The goals for integration of the sculptures into the project were straightforward: they were to introduce two large unique suspended artworks, into two areas in the atrium, and to create interest in and enliven the empty and the 60’ high space. The first area is a narrow four-story atrium that presents hundreds of metallic colored “wings” or organisms in “Primordium” to office windows and walkways on the sixth, seventh and eighth floors. The second, where the atrium opens up on the fifth floor into a much larger space, features “Tapestry of Life”, which dances on the wall of the social area, engaging researchers while they gather for special events.
The physical integration of the artworks into the building was another story. The research center is on the fifth to eighth floors, posing a very surprising and challenging problem. At a site visit, it was discovered that an aerial lift would not fit into the freight elevator.

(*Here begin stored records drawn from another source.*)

Source: an optimization exercise on an open RTL-to-GDS flow (aim: small area, a short achievable clock period and few clock cycles per item). Production flows keep margins and buffers that such runs may drop.
Function was checked by simulation only, so behaviour that the tests miss may differ from the original.
Power figures rest on the tool's default switching activity, not on a simulated workload.

==> flow/design.v (outline; a module is shown in full before it is edited, if it fits) <==
// module csc_tree: 975 lines
// module scpp_csc: 277 lines
module scpp_csc (
    input  wire        clk,
    input  wire        rst,
    input  wire        cfg_we,
    input  wire [3:0]  cfg_addr,
    input  wire [31:0] cfg_wdata,
    input  wire        in_valid,
    output wire        in_ready,
    input  wire [4:0]  in_x,
    input  wire [12:0] in_y,
    input  wire [63:0] in_pix,
    output reg         out_valid,
    input  wire        out_ready,
    output reg  [63:0] out_pix
);
  // ...
==> flow/flow/run.sh <==
#!/bin/bash
set -euo pipefail
cd "$(dirname "$0")/.."
bash standard.sh SETUP_SLACK_MARGIN=10.8 TNS_END_PERCENT=30 \
  "BUFFER_PORTS_ARGS=-buffer_cell sky130_fd_sc_hd__buf_4" finish > flow_make.log 2>&1
==> flow/standard.sh <==
#!/bin/bash
# synth_recipe.tcl (not shown) runs the flow's synth.tcl, then flattens the netlist and writes it again
# the make line also repeats each setting of config.mk as NAME=value (left out here)
make -C /OpenROAD-flow-scripts/flow DESIGN_CONFIG=/design/flow/config.mk WORK_HOME=/design/flow/orfs CLKGATE_MAP_FILE= SYNTH_SCRIPT=/design/flow/synth_recipe.tcl "${@:-finish}"
==> flow/config.mk <==
export PLATFORM = sky130hd
export DESIGN_NAME = scpp_csc
export DESIGN_NICKNAME = scpp_csc
export VERILOG_FILES = /design/flow/design.v
export SDC_FILE = /design/flow/constraint.sdc
export NUM_CORES = 4
export LEC_CHECK = 0
export ABC_CLOCK_PERIOD_IN_PS = 4000
export CAP_MARGIN = 40
export CORE_MARGIN = 2
export CORE_UTILIZATION = 50
export CTS_CLUSTER_DIAMETER = 100
export CTS_CLUSTER_SIZE = 25
export SLEW_MARGIN = 60
==> flow/constraint.sdc <==
create_clock -name core_clock -period 15.0 [get_ports {clk}]
set_input_delay 3.0000 -clock core_clock [delete_from_list [all_inputs] [get_ports {clk}]]
set_output_delay 3.0000 -clock core_clock [all_outputs]
set_load 0.01 [all_outputs]
What follows belongs to an exercise in optimizing a design on an open flow for small area and a short achievable clock period; a production flow would make more cautious choices. Function was checked by simulation only, so behaviour that the tests miss may differ from the original.

// rlwe_alu
module rlwe_alu (
    input  wire        clk,
    input  wire        rst,         
    input  wire        in_valid,
    input  wire [2:0]  in_op,
    input  wire [31:0] in_a,
    input  wire [31:0] in_b,
    input  wire [31:0] in_c,
    output wire        out_valid,
    output wire [31:0] out_y0,
    output wire [31:0] out_y1
);
Size: roughly 3700 cells after synthesis, roughly 370 flip-flops, ~170 I/O pins, about 0.037 mm2 of cells after synthesis.
==> flow/config.mk <==
export PLATFORM = sky130hd
export DESIGN_NAME = rlwe_alu
export DESIGN_NICKNAME = rlwe_alu
export VERILOG_FILES = /design/flow/design.v
export SDC_FILE = /design/flow/constraint.sdc
export NUM_CORES = 4
export LEC_CHECK = 0
export CAP_MARGIN = 20
export CORE_MARGIN = 2
export CORE_UTILIZATION = 40
export SLEW_MARGIN = 20
export SYNTH_HIERARCHICAL = 1
export SYNTH_MINIMUM_KEEP_SIZE = 0
==> flow/constraint.sdc <==
create_clock -name core_clock -period 26.0 [get_ports {clk}]
set_input_delay 5.2000 -clock core_clock [delete_from_list [all_inputs] [get_ports {clk}]]
set_output_delay 5.2000 -clock core_clock [all_outputs]
set_load 0.01 [all_outputs]
run.sh (not shown) runs the stock make flow with config.mk's settings and CLKGATE_MAP_FILE= SYNTH_SCRIPT=/design/flow/synth_recipe.tcl, a recipe that flattens the netlist after the stock synthesis.
Edit:
==> flow/flow/run.sh (new file) <==
#!/bin/bash
# The standard layout, with every port buffered by a plain buf_2 instead of
# the delay buffer buffer_ports picks by default.
set -euo pipefail
export BUFFER_PORTS_ARGS="-buffer_cell sky130_fd_sc_hd__buf_2"
bash standard.sh > standard_make.log 2>&1
==> flow/standard.sh (new file) <==
#!/bin/bash
# synth_recipe.tcl (not shown) runs the flow's synth.tcl, then flattens the netlist and writes it again
# the make line also repeats each setting of config.mk as NAME=value (left out here)
make -C /OpenROAD-flow-scripts/flow DESIGN_CONFIG=/design/flow/config.mk WORK_HOME=/design/flow/orfs CLKGATE_MAP_FILE= SYNTH_SCRIPT=/design/flow/synth_recipe.tcl "${@:-finish}"
removed: flow/run.sh
- global-route usage barely changes
- sequential share of layout area increases by 0.35 points
- design area fell by 1.9%
- non-clock buffer count drops by 2
- synthesized area is unchanged
- clock-buffer cell count drops by 2
- register-to-register slack degrades by 120 ps
- worst setup slack improves by 91 ps
- critical path depth came out higher by 30
- core utilization goes down by 0.83 points

* * *

rlwe_alu, a different RTL version from the one above (not shown whole).
For scale: ~3600 cells after synthesis, roughly 370 flip-flops, about 170 I/O pins, ~36000 um2 of cells after synthesis.
Settings: LEC_CHECK=0, CAP_MARGIN=0, CORE_MARGIN=2, CORE_UTILIZATION=40, CTS_CLUSTER_DIAMETER=100, CTS_CLUSTER_SIZE=50, SLEW_MARGIN=0, SYNTH_HIERARCHICAL=1, SYNTH_MINIMUM_KEEP_SIZE=0; clock period 26.0 ns.
standard.sh (not shown) runs the stock make flow with config.mk's settings and CLKGATE_MAP_FILE= SYNTH_SCRIPT=/design/flow/synth_recipe.tcl, a recipe that flattens the netlist after the stock synthesis.
==> flow/flow/run.sh <==
#!/bin/bash
# The standard layout, with every port buffered by a plain buf_2 instead of
# the delay buffer buffer_ports picks by default.
set -euo pipefail
export BUFFER_PORTS_ARGS="-buffer_cell sky130_fd_sc_hd__buf_2"
bash standard.sh > standard_make.log 2>&1
==> next run, changes <==
Settings changed: CAP_MARGIN 0 to 20, CTS_BUF_LIST set to sky130_fd_sc_hd__clkbuf_8, CTS_CLUSTER_DIAMETER 100 to unset, CTS_CLUSTER_SIZE 50 to unset, SLEW_MARGIN 0 to 20.
What happened: Worst setup slack degrades by 49 ps. Core utilization increases by 0.58 points. Hold slack stays flat. Routed wire length climbs by 1.9%. Count of clock-buffer cells in the layout grows by 58. Die area is unchanged.
==> next run, changes <==
Settings changed: CTS_BUF_LIST sky130_fd_sc_hd__clkbuf_8 to unset, CTS_CLUSTER_DIAMETER set to 100, CTS_CLUSTER_SIZE set to 50.
Effect: The changed run produced a clean layout. Maximum frequency goes up slightly. Clock-buffer cell count is lower by 57. Design area drops slightly. Core utilization goes down by 0.63 points. Clock skew increases by 20 ps. Global-route usage decreases by 0.44 points. Hold slack got worse by 8.6 ps.
==> next run, changes <==
Settings changed: CTS_BUF_LIST set to sky130_fd_sc_hd__clkbuf_4 sky130_fd_sc_hd__clkbuf_8, CTS_CLUSTER_DIAMETER 100 to unset, CTS_CLUSTER_SIZE 50 to unset.
Maximum frequency decreases slightly; routed wire length increases slightly; sequential cell count stays the same; non-clock buffer count is unchanged; first-iteration DRC count rises by a few percent; worst setup slack gets worse by 51 ps; hold slack gets better by 8.6 ps.

* * *

## run M
Another version of the RTL of rlwe_alu (not shown whole).
Size: ~3700 cells after synthesis, ~390 flip-flops, ~170 I/O pins, about 37000 um^2 of cells after synthesis.
Settings: LEC_CHECK=0, CAP_MARGIN=20, CORE_MARGIN=2, CORE_UTILIZATION=40, SLEW_MARGIN=20, SYNTH_HIERARCHICAL=1, SYNTH_MINIMUM_KEEP_SIZE=0; clock period 26.0 ns.
run.sh (not shown) runs the stock make flow with config.mk's settings and CLKGATE_MAP_FILE= SYNTH_SCRIPT=/design/flow/synth_recipe.tcl, a recipe that flattens the netlist after the stock synthesis.
Stock flow here: none of the scripts above is used.
Looking at the reports, run M completed the entire flow and the layout it produced met the timing, design-rule and antenna checks.
> inputs changed (run M -> run G)
==> flow/flow/run.sh (new file) <==
#!/bin/bash
# The standard layout, with every port buffered by a plain buf_2 instead of
# the delay buffer buffer_ports picks by default.
set -euo pipefail
export BUFFER_PORTS_ARGS="-buffer_cell sky130_fd_sc_hd__buf_2"
bash standard.sh > standard_make.log 2>&1
==> flow/standard.sh (new file) <==
#!/bin/bash
# synth_recipe.tcl (not shown) runs the flow's synth.tcl, then flattens the netlist and writes it again
# the make line also repeats each setting of config.mk as NAME=value (left out here)
make -C /OpenROAD-flow-scripts/flow DESIGN_CONFIG=/design/flow/config.mk WORK_HOME=/design/flow/orfs CLKGATE_MAP_FILE= SYNTH_SCRIPT=/design/flow/synth_recipe.tcl "${@:-finish}"
removed: flow/run.sh
==> run summary <==
Compared with run M, run G shows final standard cell area without fillers that has gone down slightly. Reported for run G and run M, count of max-cap constraint violations turned out identical to the last digit. For cell count after placement, run G and run M come out practically identical. Multi-input gate share of total cell area, run G and run M: lower on run M. Utilization after layout, run G and run M: lower on run G. Comparing first-pass GRT wire length for run G and run M, the smaller number came from run G. Summary of run G over run M: number of vias per cell moved down; maximum root-to-sink buffer count level. Fraction of final layout cells with drive strength greater than 1 in run G vs run M: up 4.4 points.

-- separate check: timing with driven ports --
How much do the figures lean on ideal ports? The routed layouts below were timed once more, with nothing changed but the port constraints. Step 1 assumes that a clkbuf_16 drives the clock port and a buf_2 every other input. Step 2 also shifts input and output timing later by t, the mid clock arrival at the registers, as if the neighbouring blocks saw the same clock. Slacks: no drivers / after step 1 / after step 2; pairs: no drivers / after step 1.
| run | shift t [ns] | setup slack, ns | worst hold slack (ns) | worst setup path after step 2 | pins driven straight from the clock port |
|---|---|---|---|---|---|
| the first run of note 1 | 0.688 | 19.302 / 19.235 / 19.510 | 0.348 / 0.348 / 0.348 | register to register | 1 |
| the second run of note 1 | 0.691 | 19.393 / 19.393 / 19.393 | 0.346 / 0.346 / 0.346 | register to register | 1 |
| the first run of note 2 | 0.672 | 19.735 / 19.671 / 20.034 | 0.367 / 0.367 / 0.367 | register to register | 1 |
| the second run of note 2 | 0.761 | 19.686 / 19.618 / 20.083 | 0.369 / 0.369 / 0.369 | register to register | 1 |
| the third run of note 2 | 0.684 | 19.738 / 19.675 / 20.057 | 0.360 / 0.360 / 0.360 | register to register | 1 |
| the fourth run of note 2 | 0.760 | 19.687 / 19.620 / 20.098 | 0.369 / 0.369 / 0.369 | register to register | 1 |
| run M | 0.688 | 19.265 / 19.204 / 19.587 | 0.327 / 0.327 / 0.327 | register to register | 1 |
| run G | 0.694 | 19.659 / 19.591 / 19.936 | 0.364 / 0.364 / 0.364 | register to register | 1 |
After both steps every run listed still meets setup and hold.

Extensive collaboration was crucial to the successful outcome. Many people were involved in getting the facility prepared for installation and solving the problem of access to the fifth floor for the lift. The Director of the CTRC, along with the University of Buffalo staff architect and the director of construction, worked with the highly creative installer from Chicago and the owner of the lift rental company from Kansas to find the answer. A small roof access door on the fifth floor was determined to be the most suitable place to bring in the lift. The lift was hoisted by crane outside of the building where it squeezed through the 36” door. A week and a half of installation went smoothly, and the lift exited through the same small door. Consulting with the artist, the installer and the CTRC staff, the Structural Engineer from the engineering company for the building, lent Invaluable advice for suspension systems and hardware. Skillfully coordinating dates and details of the project and serving as the liaison between CRTC and the artist, the art consultants were immensely important in this collaborative effort.